Understanding the rules of life

Bioscience for an integrated understanding of health

Category: Standard Studentships

Exploiting natural variants in potassium channel genes to understand their roles in neural function, behaviour and development

Project No. 2326

PRIORITY PROJECT

Primary Supervisor

Prof Matthew Guille – University of Portsmouth

Co-Supervisor(s)

Prof Diana Baralle – University of Southampton

Prof Mariana Vargas-Caballero – University of Southampton

Summary

Rationale and Impact: There are around 100 genes encoding potassium channels, and around 40% of these are associated with diseases, generally displaying developmental delay, ataxia and epilepsy.

We aim to systematically assess the function of the remaining potassium channel genes to better understand this gene family. This understanding will have impact, the data will help improve diagnosis and interventions for people who have pathogenic variants in these genes.
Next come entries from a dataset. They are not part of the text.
[src/rtl/key_conditioner.sv]
// Pushbutton conditioner: per-key synchroniser, debouncer, press/release pulses
// and a step pulse stream with hold-to-auto-repeat.
module key_conditioner #(
  parameter int unsigned N_KEYS          = 4,
  parameter int unsigned DEBOUNCE_CYCLES = 500000,
  parameter int unsigned REPEAT_DELAY    = 25000000,
  parameter int unsigned REPEAT_PERIOD   = 5000000,
  parameter bit          KEY_ACTIVE_LOW  = 1'b1
) (
  input  logic              CLOCK_50,
  input  logic              Reset,
  input  logic [N_KEYS-1:0] KEY,
  output logic [N_KEYS-1:0] pressed,
  output logic [N_KEYS-1:0] press_pulse,
  output logic [N_KEYS-1:0] release_pulse,
  output logic [N_KEYS-1:0] step
);

  localparam int unsigned DB_W   = (DEBOUNCE_CYCLES > 0) ? $clog2(DEBOUNCE_CYCLES + 1) : 1;
  localparam int unsigned RP_MAX = (REPEAT_DELAY > REPEAT_PERIOD) ? REPEAT_DELAY : REPEAT_PERIOD;
  localparam int unsigned RP_W   = (RP_MAX > 0) ? $clog2(RP_MAX + 1) : 1;

  localparam logic [DB_W-1:0]   DB_LAST     = DB_W'(DEBOUNCE_CYCLES);
  localparam logic [RP_W-1:0]   DELAY_LAST  = RP_W'((REPEAT_DELAY > 0) ? REPEAT_DELAY - 1 : 0);
  localparam logic [RP_W-1:0]   PERIOD_LAST = RP_W'((REPEAT_PERIOD > 0) ? REPEAT_PERIOD - 1 : 0);
  localparam logic [N_KEYS-1:0] IDLE_LVL    = KEY_ACTIVE_LOW ? '1 : '0;

  typedef enum logic [1:0] {
    S_IDLE,
    S_DELAY,
    S_REPEAT,
    S_HOLD
  } state_t;

  logic [N_KEYS-1:0] r_sync1;
  logic [N_KEYS-1:0] r_sync2;
  logic [N_KEYS-1:0] w_s;
  logic [N_KEYS-1:0] r_pressed;
  logic [N_KEYS-1:0] r_pressed_d;
  logic [N_KEYS-1:0] w_rise;
  logic [N_KEYS-1:0] w_fall;
  logic [N_KEYS-1:0] r_press_pulse;
  logic [N_KEYS-1:0] r_release_pulse;
  logic [N_KEYS-1:0] r_step;
  logic [DB_W-1:0]   r_db_cnt [N_KEYS];
  logic [RP_W-1:0]   r_rp_cnt [N_KEYS];
  state_t            r_state  [N_KEYS];

  assign w_s    = KEY_ACTIVE_LOW ? ~r_sync2 : r_sync2;
  assign w_rise = r_pressed & ~r_pressed_d;
  assign w_fall = ~r_pressed & r_pressed_d;

  // Synchroniser resets to the released level so reset never looks like a press.
  always_ff @(posedge CLOCK_50 or posedge Reset) begin
    if (Reset) begin
      r_sync1 <= IDLE_LVL;
      r_sync2 <= IDLE_LVL;
    end else begin
      r_sync1 <= KEY;
      r_sync2 <= r_sync1;
    end
  end

  always_ff @(posedge CLOCK_50 or posedge Reset) begin
    if (Reset) begin
      r_pressed <= '0;
      for (int unsigned i = 0; i < N_KEYS; i++) r_db_cnt[i] <= '0;
    end else begin
      for (int unsigned i = 0; i < N_KEYS; i++) begin
        if (w_s[i] == r_pressed[i]) begin
          r_db_cnt[i] <= '0;
        end else if (r_db_cnt[i] == DB_LAST) begin
          r_pressed[i] <= ~r_pressed[i];
          r_db_cnt[i]  <= '0;
        end else begin
          r_db_cnt[i] <= r_db_cnt[i] + 1'b1;
        end
      end
    end
  end

  always_ff @(posedge CLOCK_50 or posedge Reset) begin
    if (Reset) begin
      r_pressed_d     <= '0;
      r_press_pulse   <= '0;
      r_release_pulse <= '0;
    end else begin
      r_pressed_d     <= r_pressed;
      r_press_pulse   <= w_rise;
      r_release_pulse <= w_fall;
    end
  end

  // Release is tested before the repeat terminal count so it wins a tie.
  always_ff @(posedge CLOCK_50 or posedge Reset) begin
    if (Reset) begin
      r_step <= '0;
      for (int unsigned i = 0; i < N_KEYS; i++) begin
        r_state[i]  <= S_IDLE;
        r_rp_cnt[i] <= '0;
      end
    end else begin
      for (int unsigned i = 0; i < N_KEYS; i++) begin
        r_step[i] <= 1'b0;
        case (r_state[i])
          S_IDLE: begin
            r_rp_cnt[i] <= '0;
            if (w_rise[i]) begin
              r_step[i] <= 1'b1;
              if (REPEAT_DELAY == 0) r_state[i] <= S_HOLD;
              else                   r_state[i] <= S_DELAY;
            end
          end
          S_DELAY: begin
            if (w_fall[i]) begin
              r_state[i]  <= S_IDLE;
              r_rp_cnt[i] <= '0;
            end else if (r_rp_cnt[i] == DELAY_LAST) begin
              r_step[i]   <= 1'b1;
              r_rp_cnt[i] <= '0;
              r_state[i]  <= S_REPEAT;
            end else begin
              r_rp_cnt[i] <= r_rp_cnt[i] + 1'b1;
            end
          end
          S_REPEAT: begin
            if (w_fall[i]) begin
              r_state[i]  <= S_IDLE;
              r_rp_cnt[i] <= '0;
            end else if (r_rp_cnt[i] == PERIOD_LAST) begin
              r_step[i]   <= 1'b1;
              r_rp_cnt[i] <= '0;
            end else begin
              r_rp_cnt[i] <= r_rp_cnt[i] + 1'b1;
            end
          end
          S_HOLD: begin
            r_rp_cnt[i] <= '0;
            if (w_fall[i]) r_state[i] <= S_IDLE;
          end
          default: begin
            r_state[i]  <= S_IDLE;
            r_rp_cnt[i] <= '0;
          end
        endcase
      end
    end
  end

  assign pressed       = r_pressed;
  assign press_pulse   = r_press_pulse;
  assign release_pulse = r_release_pulse;
  assign step          = r_step;

endmodule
We recently identified a novel syndrome characterised by ataxia and developmental delay caused by variants in a potassium channel gene, KCNC4. Our innovative approach combined bioinformatics investigation of human variation, molecular modelling of channel function, and recapitulation of the human phenotype in the Xenopus model organism to link the gene to the disorder and understand its molecular basis. We will extend this successful approach to other potassium channels.

Approach:

Bioinformatics: Whole genome sequences from patients with rare disorders in the 100,000 Genomes Project (100KGP) and NHS Genomic Medicine Service will be interrogated for damaging variants in potassium channel genes. These will be prioritised based on bioinformatics tools, number of probands and their phenotypes to determine the most likely disease causing genes.

Ion channel function: Using well established electrophysiological assays, the impact of the detected variants on ion channel function will be measured relative to the wild-type channel using patch clamp in HEK cells. This will establish whether the variants impact channel function, and what the nature of that disruption is.
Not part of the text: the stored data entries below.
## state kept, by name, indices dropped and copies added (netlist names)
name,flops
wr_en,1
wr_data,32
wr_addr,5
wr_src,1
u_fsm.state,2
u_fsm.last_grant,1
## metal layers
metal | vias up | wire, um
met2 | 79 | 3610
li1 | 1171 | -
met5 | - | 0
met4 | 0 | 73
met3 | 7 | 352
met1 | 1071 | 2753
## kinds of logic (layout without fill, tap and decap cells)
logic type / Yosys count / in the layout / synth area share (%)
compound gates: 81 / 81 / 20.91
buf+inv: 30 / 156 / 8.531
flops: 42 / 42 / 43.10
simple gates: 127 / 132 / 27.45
[config.mk]
export PLATFORM = sky130hd
export DESIGN_NAME = dds_multi
export DESIGN_NICKNAME = d
export VERILOG_FILES = /design/src/rtl/dds_multi.sv
export SDC_FILE = /design/constraint.sdc
export NUM_CORES = 1
export LEC_CHECK = 0
export CAP_MARGIN = 25
export CORE_ASPECT_RATIO = 0.75
export CORE_MARGIN = 8
export CORE_UTILIZATION = 50
export CTS_CLUSTER_SIZE = 12
export DETAILED_ROUTE_END_ITERATION = 16
export PLACE_DENSITY = 0.64
export SLEW_MARGIN = 20
export SYNTH_ARGS = -nofsm -noshare
export SYNTH_HDL_FRONTEND = slang
export SYNTH_SLANG_ARGS = --single-unit
export TNS_END_PERCENT = 10
[constraint.sdc]
create_clock -name clk -period 15.4 [get_ports clk]
set_input_delay 3.08 -clock clk [delete_from_list [all_inputs] [get_ports clk]]
set_output_delay 3.08 -clock clk [all_outputs]
set_load 0.05 [all_outputs]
Xenopus models: Promising genes will be knocked-out using CRISPR in Xenopus, and the resultant morphological, physiological and behavioural changes systematically assessed. This will determine the normal function of the gene in the whole organism.

Candidate qualities: An ability to engage with a multi-disciplinary project within an existing, successful collaboration. Specifically, an interest in bioinformatics, electrophysiology, molecular genetics and phenotyping.